__Required work__: Go through the records and extract every line with the word "transparent".

__Information__:
**config.mk**
```make
export PLATFORM = sky130hd
export DESIGN_NAME = obj_affine_walker
export DESIGN_NICKNAME = d
export VERILOG_FILES = /design/src/rtl/obj_affine_pkg.sv /design/src/rtl/obj_affine_mac.sv /design/src/rtl/obj_affine_walker.sv
export SDC_FILE = /design/constraint.sdc
export NUM_CORES = 2
export LEC_CHECK = 0
export ABC_AREA = 1
export CAP_MARGIN = 20
export CORE_MARGIN = 2
export CORE_UTILIZATION = 59
export CTS_BUF_LIST = sky130_fd_sc_hd__clkbuf_4 sky130_fd_sc_hd__clkbuf_8 sky130_fd_sc_hd__clkbuf_16
export CTS_CLUSTER_SIZE = 24
export DETAILED_ROUTE_END_ITERATION = 6
export PLACE_DENSITY = 0.83
export SLEW_MARGIN = 20
export SYNTH_ARGS = -nofsm -noshare
export SYNTH_HDL_FRONTEND = slang
export SYNTH_SLANG_ARGS = --single-unit
export TNS_END_PERCENT = 30
```
**constraint.sdc**
```tcl
create_clock -name clock -period 4.4 [get_ports clock]
set_input_delay 0.66 -clock clock [delete_from_list [all_inputs] [get_ports clock]]
set_output_delay 0.66 -clock clock [all_outputs]
set_load 0.01 [all_outputs]
```
**src/rtl/obj_affine_pkg.sv**
```systemverilog
// rtl/obj_affine_pkg.sv - shared state type, default widths and accumulator sizing for the affine walker
package obj_affine_pkg;

    typedef enum logic [1:0] {
        IDLE = 2'd0,
        MUL  = 2'd1,
        SUM  = 2'd2,
        WALK = 2'd3
    } state_t;

    localparam int DEF_PARAM_W = 16;
    localparam int DEF_FRAC_W  = 8;
    localparam int DEF_DIST_W  = 9;
    localparam int DEF_COORD_W = 6;
    localparam int DEF_CNT_W   = 9;

    // Two products plus a bias need two guard bits above a single product.
    function automatic int acc_w(input int param_w, input int dist_w);
        return param_w + dist_w + 2;
    endfunction

endpackage

```
**src/rtl/obj_affine_mac.sv**
```systemverilog
// rtl/obj_affine_mac.sv - registered two-product signed multiply-add with integer bias for one axis
module obj_affine_mac
    import obj_affine_pkg::*;
#(
    parameter int PARAM_W = DEF_PARAM_W,
    parameter int DIST_W  = DEF_DIST_W,
    parameter int COORD_W = DEF_COORD_W,
    parameter int FRAC_W  = DEF_FRAC_W,
    parameter int ACC_W   = acc_w(DEF_PARAM_W, DEF_DIST_W)
) (
    input  logic                      clock,
    input  logic                      reset_L,
    input  logic                      mul_en,
    input  logic signed [PARAM_W-1:0] ka,
    input  logic signed [PARAM_W-1:0] kb,
    input  logic signed [DIST_W-1:0]  da,
    input  logic signed [DIST_W-1:0]  db,
    input  logic        [COORD_W-1:0] bias,
    output logic signed [ACC_W-1:0]   sum
);

    localparam int PROD_W = PARAM_W + DIST_W;

    logic signed [PROD_W-1:0] prod_a;
    logic signed [PROD_W-1:0] prod_b;

    always_ff @(posedge clock or negedge reset_L) begin
        if (!reset_L) begin
            prod_a <= '0;
            prod_b <= '0;
        end else if (mul_en) begin
            prod_a <= PROD_W'(ka) * PROD_W'(da);
            prod_b <= PROD_W'(kb) * PROD_W'(db);
        end
    end

    // Bias is an unsigned integer texel offset placed at the binary point.
    assign sum = ACC_W'(prod_a) + ACC_W'(prod_b) + (ACC_W'(bias) << FRAC_W);

endmodule

```
**src/rtl/obj_affine_walker.sv**
```systemverilog
// rtl/obj_affine_walker.sv - span walker stepping an affine texel coordinate one pixel per cycle
module obj_affine_walker
    import obj_affine_pkg::*;
#(
    parameter int PARAM_W = DEF_PARAM_W,
    parameter int FRAC_W  = DEF_FRAC_W,
    parameter int DIST_W  = DEF_DIST_W,
    parameter int COORD_W = DEF_COORD_W,
    parameter int CNT_W   = DEF_CNT_W
) (
    input  logic                      clock,
    input  logic                      reset_L,
    input  logic                      start_valid,
    output logic                      start_ready,
    input  logic signed [PARAM_W-1:0] pa,
    input  logic signed [PARAM_W-1:0] pb,
    input  logic signed [PARAM_W-1:0] pc,
    input  logic signed [PARAM_W-1:0] pd,
    input  logic signed [DIST_W-1:0]  dx0,
    input  logic signed [DIST_W-1:0]  dy,
    input  logic        [COORD_W-1:0] x_bias,
    input  logic        [COORD_W-1:0] y_bias,
    input  logic        [CNT_W-1:0]   span_len,
    input  logic                      wrap_en,
    input  logic                      flush,
    output logic                      out_valid,
    input  logic                      out_ready,
    output logic        [COORD_W-1:0] tx,
    output logic        [COORD_W-1:0] ty,
    output logic                      transparent,
    output logic                      last
);

    localparam int ACC_W = acc_w(PARAM_W, DIST_W);
    localparam int INT_HI = FRAC_W + COORD_W;

    state_t state, state_nx;

    logic signed [PARAM_W-1:0] pa_r, pb_r, pc_r, pd_r;
    logic signed [DIST_W-1:0]  dx0_r, dy_r;
    logic        [COORD_W-1:0] x_bias_r, y_bias_r;
    logic        [CNT_W-1:0]   len_r, cnt;
    logic                      wrap_r;
    logic signed [ACC_W-1:0]   acc_x, acc_y, sum_x, sum_y;
    logic                      accept, mul_en, load, step;

    always_ff @(posedge clock or negedge reset_L) begin
        if (!reset_L) state <= IDLE;
        else          state <= state_nx;
    end

    always_comb begin
        state_nx = state;
        if (flush) begin
            state_nx = IDLE;
        end else begin
            case (state)
                IDLE:    if (start_valid) state_nx = MUL;
                MUL:     state_nx = SUM;
                SUM:     state_nx = (len_r != '0) ? WALK : IDLE;
                WALK:    if (out_ready && last) state_nx = IDLE;
                default: state_nx = IDLE;
            endcase
        end
    end

    // flush outranks both span acceptance and the pixel handshake.
    always_comb begin
        start_ready = (state == IDLE);
        out_valid   = (state == WALK);
        mul_en      = (state == MUL);
        accept      = start_ready & start_valid & ~flush;
        load        = (state == SUM) & ~flush;
        step        = out_valid & out_ready & ~flush;
    end

    always_ff @(posedge clock or negedge reset_L) begin
        if (!reset_L) begin
            pa_r     <= '0;
            pb_r     <= '0;
            pc_r     <= '0;
            pd_r     <= '0;
            dx0_r    <= '0;
            dy_r     <= '0;
            x_bias_r <= '0;
            y_bias_r <= '0;
            len_r    <= '0;
            wrap_r   <= 1'b0;
        end else if (accept) begin
            pa_r     <= pa;
            pb_r     <= pb;
            pc_r     <= pc;
            pd_r     <= pd;
            dx0_r    <= dx0;
            dy_r     <= dy;
            x_bias_r <= x_bias;
            y_bias_r <= y_bias;
            len_r    <= span_len;
            wrap_r   <= wrap_en;
        end
    end

    obj_affine_mac #(
        .PARAM_W(PARAM_W), .DIST_W(DIST_W), .COORD_W(COORD_W), .FRAC_W(FRAC_W), .ACC_W(ACC_W)
    ) u_mac_x (
        .clock(clock), .reset_L(reset_L), .mul_en(mul_en),
        .ka(pa_r), .kb(pb_r), .da(dx0_r), .db(dy_r), .bias(x_bias_r), .sum(sum_x)
    );

    obj_affine_mac #(
        .PARAM_W(PARAM_W), .DIST_W(DIST_W), .COORD_W(COORD_W), .FRAC_W(FRAC_W), .ACC_W(ACC_W)
    ) u_mac_y (
        .clock(clock), .reset_L(reset_L), .mul_en(mul_en),
        .ka(pc_r), .kb(pd_r), .da(dx0_r), .db(dy_r), .bias(y_bias_r), .sum(sum_y)
    );

    always_ff @(posedge clock or negedge reset_L) begin
        if (!reset_L) begin
            acc_x <= '0;
            acc_y <= '0;
            cnt   <= '0;
        end else if (load) begin
            acc_x <= sum_x;
            acc_y <= sum_y;
            cnt   <= len_r;
        end else if (step) begin
            acc_x <= acc_x + ACC_W'(pa_r);
            acc_y <= acc_y + ACC_W'(pc_r);
            cnt   <= cnt - CNT_W'(1);
        end
    end

    // Outputs decode straight from registers, so backpressure holds them stable.
    assign tx          = acc_x[INT_HI-1:FRAC_W];
    assign ty          = acc_y[INT_HI-1:FRAC_W];
    assign transparent = ~wrap_r & ((|acc_x[ACC_W-1:INT_HI]) | (|acc_y[ACC_W-1:INT_HI]));
    assign last        = (cnt == CNT_W'(1));

endmodule

```
==> reports/metrics.yaml <==
cp.buffers_inverters: 5
worst-r2r-setup-slack_ns: -1.31
cp.arrival_ns: 6.15
core_area_um2: 66100
netlist_area_um2: 39540
cts_buffers: 35
slew_headroom_pct: 35.82
cts-root-buf: "clkbuf_16"
area_growth_pct: 25.73
path_clk_slew_ns: 0.07
nNetsFinal: 6776
fmax_mhz: 175.1
num_vias: 40960
cp-end-kind: "flip-flop"
clk-insertion-delay-late_ns: 0.59
grtUsageTotal_pct: 37.71
synth_flop_cell: "dfrtp_1"
drv_cap: 0
place_ws_ns: -0.4324
syn_nets: 6290
hpwl_um: 92610
ys_ff_latch: 269
cp.required_ns: 4.84
yosysWarnings: 0
yosysTopAreaCellShare_pct: 24.91
drtIter0Drc: 5230
skew_ns: 0.02111
wl_um: 154300
synth.distinct_cells: 42
hold_viol: 0
drc: 80
grt_pass1_vias: 39940
antenna_found_initial: 11
fin_ws_ns: -1.311
hold_class: "input pin to asynchronous set/reset pin"
die_width_um: 262.9
path_delay_family: "adder cells"
num_rows: 94
cp_slowest_cell: "fa_1"
port_buffers: 124
synth.yosys.seq_area_share_pct: 17.02
cts.path.max_buffers: 3
final_cells: 6720
report.final.slew_viol_count: 0
status: "finished with violations"
die_area_um2: 69100
worst_pin_slew_ns: 0.9627
cts.sink_count: 269
layout_min_cycle_time_ns: 5.711
die_h_um: 262.9
grt_max_degree: 112
finalCritPeriodShare_pct: 129.8
gp_congestion: 1.021
synth_area_leaders: "fa_1, dfrtp_1, nand2_1"
grt_pass1_wl_um: 207700
utilization_pct: 75.21
firstDrtPassIters: 7
dp.cells: 6542
slowest_delay_ns: 0.84
cts_hold_repair.buffers: 0
postRouteAntennaNets: 0
violations: "design-rule violations, negative setup slack"
io_pins: 125
setup_viol: 70
yosys.area.top_type: "fa_1"
worst-path-max-fanout: 6
h-tree-depth: 2
worstSetupPathType: "flip-flop to flip-flop"
path_cells: "buf_8 > buf_4 > buf_4 > nand2_1 > fa_1 > inv_1 > fa_1 > fa_2 > fa_1 > ha_4 > ha_4 > a21oi_2 > a21boi_4 > o21ai_4 > buf_4 > xnor2_2 > o21ai_1"
syn_inst: 5339
grt.overflow.total: 0
post_drt_wl_per_cell_um: 22.96
rsz0062_at_grt: "yes"
synth_edf_count: 0
critPathLaunchType: "flip-flop"
initial_core_util_pct: 59.82
drive_above_1_share_pct: 20.47
fin_setup_tns_ns: -48.30
synth_area_per_cell_um2: 7.406
tritoncts: "done"
routed_via_density: 6.094
ys_async_sr_fraction_pct: 100.0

__Solution__:
    output logic                      transparent,
    assign transparent = ~wrap_r & ((|acc_x[ACC_W-1:INT_HI]) | (|acc_y[ACC_W-1:INT_HI]));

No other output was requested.